CS598CXZ Assignment #4: IR Evaluation and Vector Space Model
(due 11:59pm, Sunday, Oct. 5, 2014)

Please submit your solutions via Compass.

  1. [25 points] Evaluation Measures
    Suppose a query has a total of 10 relevant documents in a collection with 100 documents. A system has retrieved 8 documents whose relevance status is [+,-,-,+,+,-,-,+] in the order of ranking. A ``+'' (or ``-'') indicates that the corresponding document is relevant (or non-relevant).
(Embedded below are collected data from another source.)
--- src/rtl/pipe_hazard_ctrl.sv ---
// Pipeline hazard / redirect controller for the 5-stage CPU.
// Produces per-register stall/flush vectors, PC source select and redirect
// vector. Exceptions arriving during a memory stall are held (PEND) and
// taken when the stall clears; load-use bubbles beyond the first are owed
// in the LU state.
// Optional feature: define HAZARD_WATCHDOG_EN to enable the stall watchdog.
module pipe_hazard_ctrl
    import cpu_ctrl_pkg::*;
#(
    parameter int unsigned      XLEN        = 32,
    parameter int unsigned      REG_AW      = 5,
    parameter int unsigned      LOAD_LAT    = 1,
    parameter logic [XLEN-1:0]  VEC_EXC     = 32'h80000000,
    parameter logic [XLEN-1:0]  VEC_INT     = 32'h80000180,
    parameter int unsigned      WDOG_CYCLES = 1024
) (
    input  logic              clk,
    input  logic              reset,
    input  logic              id_jmp,
    input  logic              mem_jr,
    input  logic              mem_branch_state,
    input  logic              mem_stall,
    input  logic [31:0]       mem_excepttype,
    input  logic              idex_mem_r,
    input  logic [REG_AW-1:0] ifid_rs_addr,
    input  logic [REG_AW-1:0] ifid_real_rt_addr,
    input  logic [REG_AW-1:0] idex_real_rd_addr,
    output logic [4:0]        cu_stall,
    output logic [4:0]        cu_flush,
    output logic [2:0]        cu_pc_src,
    output logic [XLEN-1:0]   cu_vector,
    output logic              cu_exc_taken,
    output logic              cu_wdog_to
);

    hz_state_e   st, st_nxt;
    logic [31:0] exc_q, exc_q_nxt;
    logic [1:0]  lu_cnt, lu_cnt_nxt;

    logic            exc_live;
    logic            br_live;
    logic            lu_hit;
    logic            do_exc;
    logic            do_br;
    logic [31:0]     sel_code;
    logic [2:0]      map_src;
    logic [XLEN-1:0] map_vec;
    logic            map_ri;

    assign exc_live = (mem_excepttype != EXC_NONE);
    assign br_live  = mem_branch_state | mem_jr;
    assign lu_hit   = idex_mem_r &&
                      ((ifid_rs_addr == idex_real_rd_addr) ||
                       (ifid_real_rt_addr == idex_real_rd_addr));
    // A held exception redirects from the latched code, never the live input
    assign sel_code = (st == PEND) ? exc_q : mem_excepttype;

    exc_vector_map #(
        .XLEN    (XLEN),
        .VEC_EXC (VEC_EXC),
        .VEC_INT (VEC_INT)
    ) u_map (
        .code    (sel_code),
        .pc_src  (map_src),
        .vector  (map_vec),
        .ri_flag (map_ri)
    );

`ifdef HAZARD_WATCHDOG_EN
    localparam int unsigned WD_W = $clog2(WDOG_CYCLES) + 1;
    logic [WD_W-1:0] wd_cnt, wd_cnt_nxt;
    logic            wd_hit;

    // Timeout fires on the WDOG_CYCLES-th consecutive stalled cycle
    assign wd_hit = mem_stall && (wd_cnt == WD_W'(WDOG_CYCLES - 1));
`endif

    // Output decode and next-state selection from state and live inputs
    always_comb begin
        cu_stall     = SF_NONE;
        cu_flush     = SF_NONE;
        cu_pc_src    = PC_SEQ;
        cu_vector    = '0;
        cu_exc_taken = 1'b0;
        cu_wdog_to   = 1'b0;
        st_nxt       = st;
        exc_q_nxt    = exc_q;
        lu_cnt_nxt   = lu_cnt;
        do_exc       = 1'b0;
        do_br        = 1'b0;

        unique case (st)
            RUN: begin
                if (mem_stall) begin
                    cu_stall = STALL_ALL;
                    if (exc_live) begin
                        exc_q_nxt = mem_excepttype;
                        st_nxt    = PEND;
                    end
                end else if (exc_live) begin
                    do_exc = 1'b1;
                end else if (br_live) begin
                    do_br = 1'b1;
                end else if (id_jmp) begin
                    cu_pc_src = PC_JMP;
                end else if (lu_hit) begin
                    cu_stall = STALL_LU;
                    cu_flush = FLUSH_LU;
                    if (LOAD_LAT > 1) begin
                        lu_cnt_nxt = 2'(LOAD_LAT - 1);
                        st_nxt     = LU;
                    end
                end
            end
            PEND: begin
                if (mem_stall) begin
                    cu_stall = STALL_ALL;
                end else begin
                    do_exc    = 1'b1;
                    exc_q_nxt = EXC_NONE;
                    st_nxt    = RUN;
                end
            end
            LU: begin
                if (mem_stall) begin
                    // Bubbles are frozen; an exception still must not be lost
                    cu_stall = STALL_ALL;
                    if (exc_live) begin
                        exc_q_nxt  = mem_excepttype;
                        lu_cnt_nxt = 2'd0;
                        st_nxt     = PEND;
                    end
                end else if (exc_live) begin
                    do_exc     = 1'b1;
                    lu_cnt_nxt = 2'd0;
                    st_nxt     = RUN;
                end else if (br_live) begin
                    do_br      = 1'b1;
                    lu_cnt_nxt = 2'd0;
                    st_nxt     = RUN;
                end else begin
                    cu_stall   = STALL_LU;
                    cu_flush   = FLUSH_LU;
                    lu_cnt_nxt = lu_cnt - 2'd1;
                    if (lu_cnt == 2'd1) begin
                        st_nxt = RUN;
                    end
                end
            end
            default: begin
                st_nxt = RUN;
            end
        endcase

        if (do_exc) begin
            cu_flush     = FLUSH_EXC;
            cu_exc_taken = 1'b1;
            cu_pc_src    = map_src;
            cu_vector    = (map_src == PC_EXC) ? map_vec : '0;
            if (map_ri) begin
                cu_stall = SF_NONE;
            end
        end

        if (do_br) begin
            cu_pc_src = PC_CTRL;
            cu_flush  = FLUSH_BR;
        end

`ifdef HAZARD_WATCHDOG_EN
        wd_cnt_nxt = mem_stall ? (wd_cnt + 1'b1) : '0;
        if (wd_hit) begin
            cu_stall     = SF_NONE;
            cu_flush     = FLUSH_WDOG;
            cu_pc_src    = PC_EXC;
            cu_vector    = VEC_EXC;
            cu_wdog_to   = 1'b1;
            cu_exc_taken = 1'b1;
            wd_cnt_nxt   = '0;
            st_nxt       = RUN;
            exc_q_nxt    = EXC_NONE;
            lu_cnt_nxt   = 2'd0;
        end
`endif

        // While reset is held the pipeline registers are flushed
        if (reset) begin
            cu_stall     = SF_NONE;
            cu_flush     = FLUSH_EXC;
            cu_pc_src    = PC_SEQ;
            cu_vector    = '0;
            cu_exc_taken = 1'b0;
            cu_wdog_to   = 1'b0;
        end
    end

    // Controller state registers
    always_ff @(posedge clk or posedge reset) begin
        if (reset) begin
            st     <= RUN;
            exc_q  <= EXC_NONE;
            lu_cnt <= 2'd0;
        end else begin
            st     <= st_nxt;
            exc_q  <= exc_q_nxt;
            lu_cnt <= lu_cnt_nxt;
        end
    end

`ifdef HAZARD_WATCHDOG_EN
    // Consecutive memory-stall cycle counter
    always_ff @(posedge clk or posedge reset) begin
        if (reset) begin
            wd_cnt <= '0;
        end else begin
            wd_cnt <= wd_cnt_nxt;
        end
    end
`endif

endmodule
For example, the first document is relevant, while the second is non-relevant, etc.
    1. [15/25 points] Compute the precision, recall, F1, and average precision for this result.
    2. [10/25 points] Assume that a relevant document and a non-relevant one have a gain value of 1 and 0, respectively. Compute the Cumulative Gain (CG) at 4 documents, Discounted Cumulative Gain (DCG) at 4 documents, and the normalized DCG at 4 documents. Use base 2 for the logarithm discounting function.


  2. [25 points] Pooling.
    1. [10/25 points] Use a few sentences to briefly explain how pooling in IR evaluation works and why we want to do this.
    2. [15/25 points] When using a test collection created with pooling to compare two retrieval methods, the common practice is to assume an unjudged document to be non-relevant (the "standard strategy"). An alternative would be to remove all the unjudged documents from the collection and only use judged documents, including both judged non-relevant and relevant documents (the "alternative strategy"). Imagine that you proposed a new retrieval algorithm (a new ranking function) and would like to reuse a test collection created with pooling to compare your new function with existing ones (the existing ones may have contributed to the pool of documents judged). Which of the two strategies would you use in your evaluation? Why? Should you report results using both strategies?
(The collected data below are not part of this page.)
File: src/rtl/imem_arbiter_if.sv
`default_nettype none
// ============================================================================
// Module      : imem_arbiter_if
// Description : Bus bundle between the core fetch path, the test/loader port,
//               the instruction memory and the arbiter that shares it.
// Revision    : 1.0 - initial release
// ============================================================================
interface imem_arbiter_if #(
    parameter int ADDR_W = 32,
    parameter int DATA_W = 32
);
    // Core fetch side
    logic              fetch_req;
    logic [ADDR_W-1:0] fetch_addr;
    logic              fetch_gnt;
    logic              fetch_valid;
    logic [DATA_W-1:0] fetch_data;

    // Test / loader side
    logic              ld_req;
    logic              ld_we;
    logic              ld_lock;
    logic [ADDR_W-1:0] ld_addr;
    logic [DATA_W-1:0] ld_wdata;
    logic              ld_gnt;
    logic              ld_valid;
    logic [DATA_W-1:0] ld_rdata;

    // Instruction memory side
    logic [ADDR_W-1:0] mem_addr;
    logic              mem_we;
    logic [DATA_W-1:0] mem_wdata;
    logic [DATA_W-1:0] mem_rdata;

    // Core stall indication while the loader holds the port
    logic              core_stall;

    // Arbiter view
    modport slave (
        input  fetch_req, fetch_addr,
        output fetch_gnt, fetch_valid, fetch_data,
        input  ld_req, ld_we, ld_lock, ld_addr, ld_wdata,
        output ld_gnt, ld_valid, ld_rdata,
        output mem_addr, mem_we, mem_wdata,
        input  mem_rdata,
        output core_stall
    );

    // Requester / memory environment view
    modport master (
        output fetch_req, fetch_addr,
        input  fetch_gnt, fetch_valid, fetch_data,
        output ld_req, ld_we, ld_lock, ld_addr, ld_wdata,
        input  ld_gnt, ld_valid, ld_rdata,
        input  mem_addr, mem_we, mem_wdata,
        output mem_rdata,
        input  core_stall
    );
endinterface
`default_nettype wire

File: src/rtl/imem_arbiter.sv
`default_nettype none
// ============================================================================
// Module      : imem_arbiter
// Description : Shares one instruction-memory port between core fetch and the
//               loader. Loader wins by default, fetch is forced through after
//               MAX_WAIT denied cycles, and the loader may lock the port for
//               burst loads. Responses return one cycle after grant.
// Revision    : 1.0 - initial release
// ============================================================================
module imem_arbiter #(
    parameter int ADDR_W   = 32,
    parameter int DATA_W   = 32,
    parameter int MAX_WAIT = 4
) (
    input  wire logic     clk,
    input  wire logic     rst_n,
    imem_arbiter_if.slave bus
);

    localparam logic [3:0] MAX_WAIT_C = 4'(MAX_WAIT);

    typedef enum logic [0:0] {
        IDLE   = 1'b0,
        LOCKED = 1'b1
    } state_t;

    state_t            state_q, state_d;
    logic [3:0]        wait_cnt_q, wait_cnt_d;
    logic              fetch_gnt_w;
    logic              ld_gnt_w;
    logic              core_stall_w;
    logic              fetch_valid_q;
    logic              ld_valid_q;
    logic [DATA_W-1:0] fetch_data_q;
    logic [DATA_W-1:0] ld_rdata_q;

    // State and starvation counter registers
    always_ff @(posedge clk or negedge rst_n) begin
        if (!rst_n) begin
            state_q    <= IDLE;
            wait_cnt_q <= 4'd0;
        end else begin
            state_q    <= state_d;
            wait_cnt_q <= wait_cnt_d;
        end
    end

    // Arbitration, next state and starvation counter update
    always_comb begin
        fetch_gnt_w  = 1'b0;
        ld_gnt_w     = 1'b0;
        core_stall_w = 1'b0;
        state_d      = state_q;
        wait_cnt_d   = wait_cnt_q;

        case (state_q)
            LOCKED: begin
                // Loader owns the port; the deassert cycle is still locked.
                ld_gnt_w     = bus.ld_req;
                core_stall_w = 1'b1;
                if (!bus.ld_lock) begin
                    state_d = IDLE;
                end
            end
            default: begin
                if (bus.fetch_req && (wait_cnt_q == MAX_WAIT_C)) begin
                    fetch_gnt_w = 1'b1;
                end else if (bus.ld_req) begin
                    ld_gnt_w = 1'b1;
                end else if (bus.fetch_req) begin
                    fetch_gnt_w = 1'b1;
                end

                // A granted locking request stalls the core from this cycle on.
                if (ld_gnt_w && bus.ld_lock) begin
                    state_d      = LOCKED;
                    core_stall_w = 1'b1;
                end

                if (bus.fetch_req && !fetch_gnt_w) begin
                    wait_cnt_d = (wait_cnt_q >= MAX_WAIT_C) ? MAX_WAIT_C
                                                            : wait_cnt_q + 4'd1;
                end else begin
                    wait_cnt_d = 4'd0;
                end
            end
        endcase
    end

    // One-cycle response pipeline; data registers hold between grants
    always_ff @(posedge clk or negedge rst_n) begin
        if (!rst_n) begin
            fetch_valid_q <= 1'b0;
            ld_valid_q    <= 1'b0;
            fetch_data_q  <= '0;
            ld_rdata_q    <= '0;
        end else begin
            fetch_valid_q <= fetch_gnt_w;
            ld_valid_q    <= ld_gnt_w;
            if (fetch_gnt_w) begin
                fetch_data_q <= bus.mem_rdata;
            end
            if (ld_gnt_w) begin
                ld_rdata_q <= bus.ld_we ? bus.ld_wdata : bus.mem_rdata;
            end
        end
    end

    // Memory port drive follows the current grant
    always_comb begin
        bus.mem_addr = '0;
        if (fetch_gnt_w) begin
            bus.mem_addr = bus.fetch_addr;
        end else if (ld_gnt_w) begin
            bus.mem_addr = bus.ld_addr;
        end
    end

    assign bus.mem_we      = ld_gnt_w & bus.ld_we;
    assign bus.mem_wdata   = bus.ld_wdata;
    assign bus.fetch_gnt   = fetch_gnt_w;
    assign bus.ld_gnt      = ld_gnt_w;
    assign bus.core_stall  = core_stall_w;
    assign bus.fetch_valid = fetch_valid_q;
    assign bus.fetch_data  = fetch_data_q;
    assign bus.ld_valid    = ld_valid_q;
    assign bus.ld_rdata    = ld_rdata_q;

endmodule
`default_nettype wire
File: src/flat_wrapper.sv
// flat-port wrapper written by rule: the top's interface ports become plain ports
module imem_arbiter_flat 
#(
    parameter int ADDR_W   = 32,
    parameter int DATA_W   = 32,
    parameter int MAX_WAIT = 4
)
  (clk, rst_n, bus_fetch_req, bus_fetch_addr, bus_fetch_gnt, bus_fetch_valid, bus_fetch_data, bus_ld_req, bus_ld_we, bus_ld_lock, bus_ld_addr, bus_ld_wdata, bus_ld_gnt, bus_ld_valid, bus_ld_rdata, bus_mem_addr, bus_mem_we, bus_mem_wdata, bus_mem_rdata, bus_core_stall);
  imem_arbiter_if #(.ADDR_W(ADDR_W), .DATA_W(DATA_W)) bus_i ();
  input  wire logic clk;
  input  wire logic rst_n;
  input wire logic [$bits(bus_i.fetch_req)-1:0] bus_fetch_req;
  input wire logic [$bits(bus_i.fetch_addr)-1:0] bus_fetch_addr;
  output wire logic [$bits(bus_i.fetch_gnt)-1:0] bus_fetch_gnt;
  output wire logic [$bits(bus_i.fetch_valid)-1:0] bus_fetch_valid;
  output wire logic [$bits(bus_i.fetch_data)-1:0] bus_fetch_data;
  input wire logic [$bits(bus_i.ld_req)-1:0] bus_ld_req;
  input wire logic [$bits(bus_i.ld_we)-1:0] bus_ld_we;
  input wire logic [$bits(bus_i.ld_lock)-1:0] bus_ld_lock;
  input wire logic [$bits(bus_i.ld_addr)-1:0] bus_ld_addr;
  input wire logic [$bits(bus_i.ld_wdata)-1:0] bus_ld_wdata;
  output wire logic [$bits(bus_i.ld_gnt)-1:0] bus_ld_gnt;
  output wire logic [$bits(bus_i.ld_valid)-1:0] bus_ld_valid;
  output wire logic [$bits(bus_i.ld_rdata)-1:0] bus_ld_rdata;
  output wire logic [$bits(bus_i.mem_addr)-1:0] bus_mem_addr;
  output wire logic [$bits(bus_i.mem_we)-1:0] bus_mem_we;
  output wire logic [$bits(bus_i.mem_wdata)-1:0] bus_mem_wdata;
  input wire logic [$bits(bus_i.mem_rdata)-1:0] bus_mem_rdata;
  output wire logic [$bits(bus_i.core_stall)-1:0] bus_core_stall;
  assign bus_i.fetch_req = bus_fetch_req;
  assign bus_i.fetch_addr = bus_fetch_addr;
  assign bus_fetch_gnt = bus_i.fetch_gnt;
  assign bus_fetch_valid = bus_i.fetch_valid;
  assign bus_fetch_data = bus_i.fetch_data;
  assign bus_i.ld_req = bus_ld_req;
  assign bus_i.ld_we = bus_ld_we;
  assign bus_i.ld_lock = bus_ld_lock;
  assign bus_i.ld_addr = bus_ld_addr;
  assign bus_i.ld_wdata = bus_ld_wdata;
  assign bus_ld_gnt = bus_i.ld_gnt;
  assign bus_ld_valid = bus_i.ld_valid;
  assign bus_ld_rdata = bus_i.ld_rdata;
  assign bus_mem_addr = bus_i.mem_addr;
  assign bus_mem_we = bus_i.mem_we;
  assign bus_mem_wdata = bus_i.mem_wdata;
  assign bus_i.mem_rdata = bus_mem_rdata;
  assign bus_core_stall = bus_i.core_stall;
  imem_arbiter #(.ADDR_W(ADDR_W), .DATA_W(DATA_W), .MAX_WAIT(MAX_WAIT)) u_core (.clk(clk), .rst_n(rst_n), .bus(bus_i));
endmodule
  3. [50 points] Pivoted Length Normalization
    The following questions refer to the pivoted length normalization paper [Singhal et al. SIGIR 1996].
    1. [10/50 points] According to the paper, what are the two main reasons for doing document length normalization (i.e., normalizing term weights to penalize long documents)? What do you think about pre-segmenting all documents into passages of equal lengths as a way to achieve document length normalization?
    2. [15/50 points] In order to check the optimality of length normalization of a retrieval function, the authors plotted and compared two curves in Figure 1 (c). Briefly explain how exactly each curve was generated. What was the conclusion drawn from Figure 1 about the cosine normalization method?
    3. [10/50 points] The essence of pivoted length normalization is that it assumes that the documents with lengths equal to the "pivot" have the "right scores" (thus no need for normalization), those longer than the pivot would get penalized, and those shorter would get rewarded. The commonly used pivoted length normalizer is (1-s)+s*doclen/average-doc-length. In such a normalizer, what is the implied pivot? What is the meaning and effect of parameter s?
    4. [15/50 points] Consider two versions of normalized TF: (1) RawTF/[1-s+s*docLen/avgDocLen], and (2) log(1+log(1+RawTF))/[1-s+s*docLen/avgDocLen]. Suppose we put these TF formulas in a TF-IDF retrieval function, and tune parameter s empirically for both TF formulas using the same test collection (i.e., finding the s value that works the best on this collection), do you think we will end up having about the same optimal value for s? If not, which TF formula would have a higher optimal value for s? Why?